No doubt most of you are eagerly awaiting the next NVIDIA graphics card release, and today we have one. Well, sort of. NVIDIA has quietly launched the low-end GT 710, which is aimed at the low-cost sector of the market.
NVIDIA GeForce GT 710, Low-Profile Discrete GPU
The GeForce GT 710 is aimed at the low-end market, which does not require high-performance for things such a games. The new GPU is definitely not based on NVIDIA’s next-generation Pascal architecture, in fact, it doesn’t even feature the company’s current-generation Maxwell architecture.

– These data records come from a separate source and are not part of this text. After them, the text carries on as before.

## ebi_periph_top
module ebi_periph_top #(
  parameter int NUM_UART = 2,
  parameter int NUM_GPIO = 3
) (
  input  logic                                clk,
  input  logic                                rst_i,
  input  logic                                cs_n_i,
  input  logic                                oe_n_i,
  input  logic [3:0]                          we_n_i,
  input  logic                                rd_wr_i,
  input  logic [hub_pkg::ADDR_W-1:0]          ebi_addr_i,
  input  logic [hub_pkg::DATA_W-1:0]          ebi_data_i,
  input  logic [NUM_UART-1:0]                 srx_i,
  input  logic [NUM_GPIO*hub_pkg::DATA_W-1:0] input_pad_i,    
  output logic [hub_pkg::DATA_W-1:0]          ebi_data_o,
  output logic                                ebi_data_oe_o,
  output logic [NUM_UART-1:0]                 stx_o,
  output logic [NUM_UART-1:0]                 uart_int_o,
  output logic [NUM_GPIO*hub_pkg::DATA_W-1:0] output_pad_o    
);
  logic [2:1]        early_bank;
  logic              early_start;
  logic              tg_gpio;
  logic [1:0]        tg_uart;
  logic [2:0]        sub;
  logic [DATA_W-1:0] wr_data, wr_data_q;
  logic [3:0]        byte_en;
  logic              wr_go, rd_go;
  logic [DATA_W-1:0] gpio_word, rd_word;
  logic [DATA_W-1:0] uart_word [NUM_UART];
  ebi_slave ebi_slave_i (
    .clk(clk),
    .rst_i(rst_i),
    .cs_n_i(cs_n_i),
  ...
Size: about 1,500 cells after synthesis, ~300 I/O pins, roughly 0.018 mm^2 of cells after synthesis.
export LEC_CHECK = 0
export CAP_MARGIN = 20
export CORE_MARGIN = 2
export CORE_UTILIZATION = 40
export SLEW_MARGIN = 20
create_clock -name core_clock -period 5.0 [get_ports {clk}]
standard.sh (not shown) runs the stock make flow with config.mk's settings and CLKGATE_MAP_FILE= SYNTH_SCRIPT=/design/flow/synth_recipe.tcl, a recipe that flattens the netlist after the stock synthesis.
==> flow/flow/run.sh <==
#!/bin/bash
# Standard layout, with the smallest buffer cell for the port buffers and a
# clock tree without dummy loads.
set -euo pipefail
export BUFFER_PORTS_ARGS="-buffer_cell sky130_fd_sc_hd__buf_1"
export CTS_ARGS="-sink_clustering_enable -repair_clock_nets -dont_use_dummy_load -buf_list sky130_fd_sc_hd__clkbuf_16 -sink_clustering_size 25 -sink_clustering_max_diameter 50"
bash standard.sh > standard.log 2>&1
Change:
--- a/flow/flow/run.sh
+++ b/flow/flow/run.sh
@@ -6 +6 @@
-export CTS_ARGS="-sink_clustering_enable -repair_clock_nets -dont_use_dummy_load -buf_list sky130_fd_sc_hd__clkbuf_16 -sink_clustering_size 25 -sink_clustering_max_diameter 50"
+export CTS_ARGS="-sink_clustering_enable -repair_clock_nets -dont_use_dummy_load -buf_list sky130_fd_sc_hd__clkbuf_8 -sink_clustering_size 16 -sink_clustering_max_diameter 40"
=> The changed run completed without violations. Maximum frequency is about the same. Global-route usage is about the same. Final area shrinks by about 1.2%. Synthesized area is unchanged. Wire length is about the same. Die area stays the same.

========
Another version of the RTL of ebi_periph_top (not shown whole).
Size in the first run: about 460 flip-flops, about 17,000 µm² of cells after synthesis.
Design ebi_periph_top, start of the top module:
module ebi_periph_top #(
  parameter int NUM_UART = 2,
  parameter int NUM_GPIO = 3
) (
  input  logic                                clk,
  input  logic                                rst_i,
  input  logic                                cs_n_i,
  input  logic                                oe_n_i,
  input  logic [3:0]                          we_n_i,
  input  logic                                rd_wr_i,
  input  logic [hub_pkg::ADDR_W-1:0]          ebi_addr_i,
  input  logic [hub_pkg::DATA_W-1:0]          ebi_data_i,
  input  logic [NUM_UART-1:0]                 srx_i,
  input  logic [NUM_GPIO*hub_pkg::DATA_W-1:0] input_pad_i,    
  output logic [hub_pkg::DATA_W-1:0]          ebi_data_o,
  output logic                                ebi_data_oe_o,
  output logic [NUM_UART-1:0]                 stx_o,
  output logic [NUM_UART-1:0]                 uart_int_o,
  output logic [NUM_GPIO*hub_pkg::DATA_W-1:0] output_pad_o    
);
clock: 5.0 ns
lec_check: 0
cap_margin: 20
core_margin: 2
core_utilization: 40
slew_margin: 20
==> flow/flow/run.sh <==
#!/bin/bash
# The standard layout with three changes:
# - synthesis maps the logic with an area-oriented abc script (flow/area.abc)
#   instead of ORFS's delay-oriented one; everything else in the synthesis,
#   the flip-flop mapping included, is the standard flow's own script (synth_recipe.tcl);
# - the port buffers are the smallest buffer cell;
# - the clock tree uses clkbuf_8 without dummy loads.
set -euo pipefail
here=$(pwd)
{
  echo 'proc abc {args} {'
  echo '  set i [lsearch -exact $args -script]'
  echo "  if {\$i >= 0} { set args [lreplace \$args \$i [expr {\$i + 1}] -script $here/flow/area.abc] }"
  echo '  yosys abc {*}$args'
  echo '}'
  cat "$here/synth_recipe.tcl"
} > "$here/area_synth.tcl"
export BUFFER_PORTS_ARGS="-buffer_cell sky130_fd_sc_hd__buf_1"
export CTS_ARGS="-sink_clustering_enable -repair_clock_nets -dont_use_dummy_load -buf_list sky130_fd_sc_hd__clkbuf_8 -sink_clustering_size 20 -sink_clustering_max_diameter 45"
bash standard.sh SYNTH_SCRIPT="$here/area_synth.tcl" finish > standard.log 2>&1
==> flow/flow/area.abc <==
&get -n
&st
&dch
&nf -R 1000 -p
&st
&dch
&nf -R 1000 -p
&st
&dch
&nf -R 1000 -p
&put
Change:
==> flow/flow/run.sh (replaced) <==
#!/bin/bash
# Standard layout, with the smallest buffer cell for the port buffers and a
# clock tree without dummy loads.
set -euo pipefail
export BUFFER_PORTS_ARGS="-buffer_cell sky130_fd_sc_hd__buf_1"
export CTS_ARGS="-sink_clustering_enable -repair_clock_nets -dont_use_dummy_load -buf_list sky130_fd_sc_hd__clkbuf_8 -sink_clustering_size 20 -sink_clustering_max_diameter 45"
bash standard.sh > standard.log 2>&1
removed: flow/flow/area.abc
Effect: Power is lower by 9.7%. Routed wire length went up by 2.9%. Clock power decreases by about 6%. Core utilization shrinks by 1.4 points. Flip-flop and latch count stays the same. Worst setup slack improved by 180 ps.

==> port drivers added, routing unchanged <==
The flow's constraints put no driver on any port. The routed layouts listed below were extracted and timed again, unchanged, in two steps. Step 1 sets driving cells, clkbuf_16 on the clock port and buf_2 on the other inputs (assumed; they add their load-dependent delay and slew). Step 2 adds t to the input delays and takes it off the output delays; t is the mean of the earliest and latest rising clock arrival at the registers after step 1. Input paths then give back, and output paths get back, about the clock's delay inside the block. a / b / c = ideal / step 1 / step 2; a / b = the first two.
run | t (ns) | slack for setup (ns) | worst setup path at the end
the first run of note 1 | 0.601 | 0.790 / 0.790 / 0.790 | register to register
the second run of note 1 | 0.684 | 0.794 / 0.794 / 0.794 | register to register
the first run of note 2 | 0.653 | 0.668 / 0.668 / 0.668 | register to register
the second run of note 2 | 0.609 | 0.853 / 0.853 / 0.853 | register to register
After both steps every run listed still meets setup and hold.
From an optimization exercise on the open Yosys and OpenROAD flow, aimed at small area; shortcuts taken in it are not production practice. The RTL was checked by simulation tests, not by an equivalence proof against the original design. Power is estimated from default activity; no workload was simulated.

$ cat flow/constraint.sdc
create_clock -name core_clock -period 8.0 [get_ports {clk}]
set_input_delay 1.6000 -clock core_clock [delete_from_list [all_inputs] [get_ports {clk}]]
set_output_delay 1.6000 -clock core_clock [all_outputs]
set_load 0.01 [all_outputs]
$ cat flow/design.v
module reg_file_sb #(
  parameter int unsigned XLEN   = 32,
  parameter int unsigned NREGS  = 32,
  parameter int unsigned AW     = 5,
  parameter bit          BYPASS = 1'b1
) (
  input  logic            clk,
  input  logic            reset,
  input  logic [AW-1:0]   rs1_addr,
  input  logic [AW-1:0]   rs2_addr,
  output logic [XLEN-1:0] rs1_data,
  output logic [XLEN-1:0] rs2_data,
  output logic            rs1_busy,
  output logic            rs2_busy,
  input  logic            wb_en,
  input  logic [AW-1:0]   wb_addr,
  input  logic [XLEN-1:0] wb_data,
  input  logic            iss_en,
  input  logic [AW-1:0]   iss_addr,
  input  logic            flush,
  output logic            any_busy
);
  logic [XLEN-1:0]  regs_q [NREGS];
  logic [NREGS-1:0] busy_q;
  logic [NREGS-1:0] busy_d;
  logic wb_live;
  logic iss_live;
  assign wb_live  = wb_en && (wb_addr != '0);
  assign iss_live = iss_en && (iss_addr != '0);
  always_comb begin
    busy_d = busy_q;
    if (wb_live) begin
      busy_d[wb_addr] = 1'b0;
    end
    if (flush) begin
      busy_d = '0;
    end else if (iss_live) begin
      busy_d[iss_addr] = 1'b1;
    end
    busy_d[0] = 1'b0;
  end
  always_ff @(posedge clk or posedge reset) begin
    if (reset) begin
      for (int i = 0; i < NREGS; i++) regs_q[i] <= '0;
      busy_q <= '0;
    end else begin
      regs_q[0] <= '0;
      for (int i = 1; i < NREGS; i++) begin
        if (wb_live && (wb_addr == AW'(i))) regs_q[i] <= wb_data;
      end
      busy_q <= busy_d;
    end
  end
  always_comb begin
    rs1_data = regs_q[rs1_addr];
    rs1_busy = busy_q[rs1_addr];
    rs2_data = regs_q[rs2_addr];
    rs2_busy = busy_q[rs2_addr];
    if (BYPASS && wb_live && (wb_addr == rs1_addr)) begin
      rs1_data = wb_data;
      rs1_busy = iss_en && (iss_addr == rs1_addr);
    end
    if (BYPASS && wb_live && (wb_addr == rs2_addr)) begin
      rs2_data = wb_data;
      rs2_busy = iss_en && (iss_addr == rs2_addr);
    end
    if (rs1_addr == '0) begin
      rs1_data = '0;
      rs1_busy = 1'b0;
    end
    if (rs2_addr == '0) begin
      rs2_data = '0;
      rs2_busy = 1'b0;
    end
    if (reset) begin
      rs1_data = '0;
      rs1_busy = 1'b0;
      rs2_data = '0;
      rs2_busy = 1'b0;
    end
  end
  assign any_busy = (|busy_q) && !reset;
endmodule
$ cat flow/run.sh
#!/bin/bash
# synth_recipe.tcl (not shown) runs the flow's synth.tcl, then flattens the netlist and writes it again
# the make line also repeats each setting of config.mk as NAME=value (left out here)
make -C /OpenROAD-flow-scripts/flow DESIGN_CONFIG=/design/flow/config.mk WORK_HOME=/design/flow/orfs CLKGATE_MAP_FILE= SYNTH_SCRIPT=/design/flow/synth_recipe.tcl finish
$ cat flow/config.mk
export PLATFORM = sky130hd
export DESIGN_NAME = reg_file_sb
export DESIGN_NICKNAME = reg_file_sb
export VERILOG_FILES = /design/flow/design.v
export SDC_FILE = /design/flow/constraint.sdc
export NUM_CORES = 4
export LEC_CHECK = 0
export CAP_MARGIN = 20
export CORE_MARGIN = 2
export CORE_UTILIZATION = 40
export PLACE_DENSITY = 0.6
export SLEW_MARGIN = 20
==> summary.txt <==
[path summary, 6_finish.rpt]
kind	startpoint	end	slack [ps]	cells past startpoint
min in group asynchronous	reset	busy_q[28]	1330	2
hold / removal	regs_q[1][9]	regs_q[1][9]	520	1
setup / recovery	wb_addr[0]	rs1_data[10]	570	12
max in group asynchronous	reset	regs_q[1][15]	3500	5
hold reg to reg	regs_q[1][9]	regs_q[1][9]	520	1
setup reg to reg	regs_q[2][9]	regs_q[2][9]	7100	1
[per-stage QoR]
stage          hold slack (ps)  total power (µW)  worst slack [ps]   util  setup TNS [ps]
4_1_cts                    520             14500               637  0.463               0
3_3_place_gp               499              9180               745  0.434               0
6_report                   519             14600               573  0.464               0
3_5_place_dp               506              9240               650  0.435               0
2_1_floorplan              482              8250            -11640      -        -8644820
5_1_grt                    529             15000               445  0.464               0
[cell usage after synthesis (all sizes together) (16+ instances only)]
cell type / n
dfrtp: 1023
mux2: 999
a22oi: 518
buf: 276
nand2: 190
clkbuf: 170
o21ai: 168
a22o: 165
a221oi: 164
nand4: 151
nor2: 121
nand3: 107
a21oi: 104
nor4: 51
nor3: 39
a32oi: 22
xor2: 20
nor2b: 16
[area by class of cell]
type / count / area share
inverters: 12 / 0.000809
clock inverters: 39 / 0.00652
clock buffers: 166 / 0.0545
repair buffers: 373 / 0.0565
multi-input cells: 2998 / 0.420
diodes: 9 / 0.000374
flip-flops and latches: 1023 / 0.425
well taps: 1742 / 0.0362
[flip-flops by register name (all words and copies together) (netlist names)]
signal	flops
regs_q	992
busy_q	31
[logic make-up after synthesis]
family | count (synthesis) | share of synthesized area
AND/OR/NAND/NOR | 748 | 0.0746
multiplexers | 1024 | 0.222
adder cells (fa/ha/maj) | 10 | 0.00238
XOR/XNOR | 29 | 0.00484
buffers and inverters | 458 | 0.0424
flip-flops | 1023 | 0.487
AO/OA/AOI/OAI | 1187 | 0.166
[worst max-delay path, cell delays in order]
cell and delay [ps]:
sky130_fd_sc_hd__clkdlybuf4s50_1 610, sky130_fd_sc_hd__inv_1 190, sky130_fd_sc_hd__ha_1 320, sky130_fd_sc_hd__nor3b_1 300
sky130_fd_sc_hd__ha_1 220, sky130_fd_sc_hd__nor2b_1 110, sky130_fd_sc_hd__nand3_1 170, sky130_fd_sc_hd__nor2b_4 580
sky130_fd_sc_hd__buf_4 380, sky130_fd_sc_hd__o21ai_0 160, sky130_fd_sc_hd__o21ai_1 430, sky130_fd_sc_hd__clkdlybuf4s50_1 680
[power breakdown]
part           total, µW  internal [µW]  switching, µW
Clock               5330           3000           2330
Combinational       2120           1060           1060
Sequential          7180           6160           1020
[routing by layer]
layer	share of wire	wire, µm	GRT usage
met1	0.37	99100	0.496
met2	0.40	107000	0.533
met4	0.084	22200	0.263
met3	0.14	37300	0.144
met5	0.0014	376	0.0103
==> results.cfg <==
[floorplan]
initial_utilization = 0.404
die-width_um = 366
die_h_um = 366
placement_rows = 132
dieArea_um2 = 134000
io_pins = 124
placeableCoreArea_um2 = 130000

[cells_and_area]
final_design_area_no_fill_um2 = 60300
multi_input_gate_area_in_the_final_layout_um2 = 25300
fill_cells = 11900
layout-drive-gt1-share = 0.342
synthToLayoutAreaGrowth_pct = 14.8
seqCellArea_um2 = 25600
most_common_cell_after_layout_fill_and_taps_aside = sky130_fd_sc_hd__dfrtp_1
final_cell_mix = sky130_fd_sc_hd__dfrtp_1 (1023), sky130_fd_sc_hd__mux2_2 (997), sky130_fd_sc_hd__a22oi_1 (518)
finish.net_count = 4587
stdcell_count = 6362

[sta]
fin_crit_sh = 0.928
setup_viol_count_final = 0
slew_headroom = 0.0890
final-hold-violation-count = 0
fin_crit_ps = 7430
clock.fmax_mhz = 135
grt_setup_unrepaired = no
slew_viol_final = 0
worst-slew-pin-transition_ps = 1360
maximum_clock_skew_at_final_layout_ps = 0

[route]
postRouteWirelength_um = 266000
route.detailed.wl_per_inst_um = 41.8
detailroute.via_count = 46900
drcViolationCount = 0
detailedRoute.firstPassIterationCount = 9
detail-route-antenna-nets = 0
vias_per_cell = 7.37
drt_iter0_drc = 9144

[synth]
postSynthNetCount = 4546
synth_enable_flop_cells = 0
synth-warning-count = 2
synth.area.top_cells = sky130_fd_sc_hd__dfrtp_1 (49%), sky130_fd_sc_hd__mux2_2 (21%), sky130_fd_sc_hd__a22oi_1 (7.4%)
synth_top_area_share = 0.487
synthDistinctLibCells = 68
syn-cell-area_um2 = 52500
synth_area_per_cell_um2 = 11.7
yosys_register_bits = 1023
synthDominantAreaCellType = sky130_fd_sc_hd__dfrtp_1
seq_area_frac_synth = 0.487
synth-main-ff-cell = sky130_fd_sc_hd__dfrtp_1
syn-instance-count = 4479
asyncSetResetFlopFracSynth = 1.00

[worst_setup_path]
critical_path_class = in -> out
worst_setup_path_start_kind = input port
crit_required_ps = 6400
crit_path_max_fanout = 12
setup.worst_path.end_class = output pin
critPathArrivalTime_ps = 5830

[clock_network]
clockBufferDepth = 3
htree_levels = 3
clock-root-buffer = sky130_fd_sc_hd__clkbuf_16
cts_buffers = 112
worst_skew_pair.late_latency_ps = 730
cts.sinks = 1023
ctsResizeCount = 0
clock_tree_from_tritoncts = built
number_of_buffers_inserted_to_repair_setup_after_cts = 0
worst_setup_hold_path_clk_slew_ps = 60
holdBufCountCts = 0

[global_routing]
antenna_found_initial = 22
gr_ovfl_total = 0
grt_pass1_wl_um = 366000
number_of_global_route_vias_before_repair = 44900
grt_start_max_net_pins = 173
grtUsageTotal = 0.385

[place]
detailed_place.area_um2 = 56500
hpwlAfterDp_um = 164000
gp_routability_congestion = 1.01
dp_cells = 6141
port-buffer-count = 123

[hold_path]
holdCritPathClass = reg -> reg

[status]
outcome = finished clean

[power_and_ir_drop]
power.ir.vdd_worst_v = 0.000168
power-per-cell-area_nw_per_um2 = 243
p_leak_uw = 0.0252

[job]
timing.max_cap.violations = 0

==> port drivers added, routing unchanged <==
No port has a modelled driver above. Below, the same layout with a new extraction and two added sets of constraints.
Step 1, drivers: a clkbuf_16 drives clk and a buf_2 each remaining input, both assumed.
Step 2 moves the port delays by t, midway between the first and last clock arrival at a register: inputs arrive t later, outputs are due t later. That takes back most of the time a late clock gives input paths.
Slacks: ideal ports / drivers / drivers and shift; pairs: ideal ports / drivers.
shift t [ns]: 0.847
slack for setup (ns): 0.573 / 0.443 / 0.443
worst setup path at the end: input to output
slew at the worst register clock pin (ns): 0.07 / 0.07
After both steps setup and hold are still met in this run. For this run, drivers alone change the setup slack by -0.130 ns; drivers and shift together by -0.130 ns.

Instead, it based on the older Kepler, specifically the GK208, which is a revised version of the GK108 graphics core and features 192 CUDA cores in total meaning only 1 SMX is found on the graphics chip. The GPU core is clocked at 954 MHz. It is paired with up to 2 GB of DDR3 memory which features a clock speed of 1.8 Gbps and runs along a 64-bit bus interface, giving it a total bandwidth of 14.4 GB/s. It also features a 19W TDP. Display outputs include HDMI, Dual Link DVI-D and VGA ports. The card will be available in several form factors that range from single-slot, low-profile and dual-slot models. MSRP if between $30-$40 USD.
All of that may not sound that impressive, but NVIDIA has claimed that the GeForce GT 710 can outperform 80% of integrated GPUs on the market, which seems to be a counter to Intel’s recent boast of its Iris Pro graphics, which are featured in its latest Skylake processor family.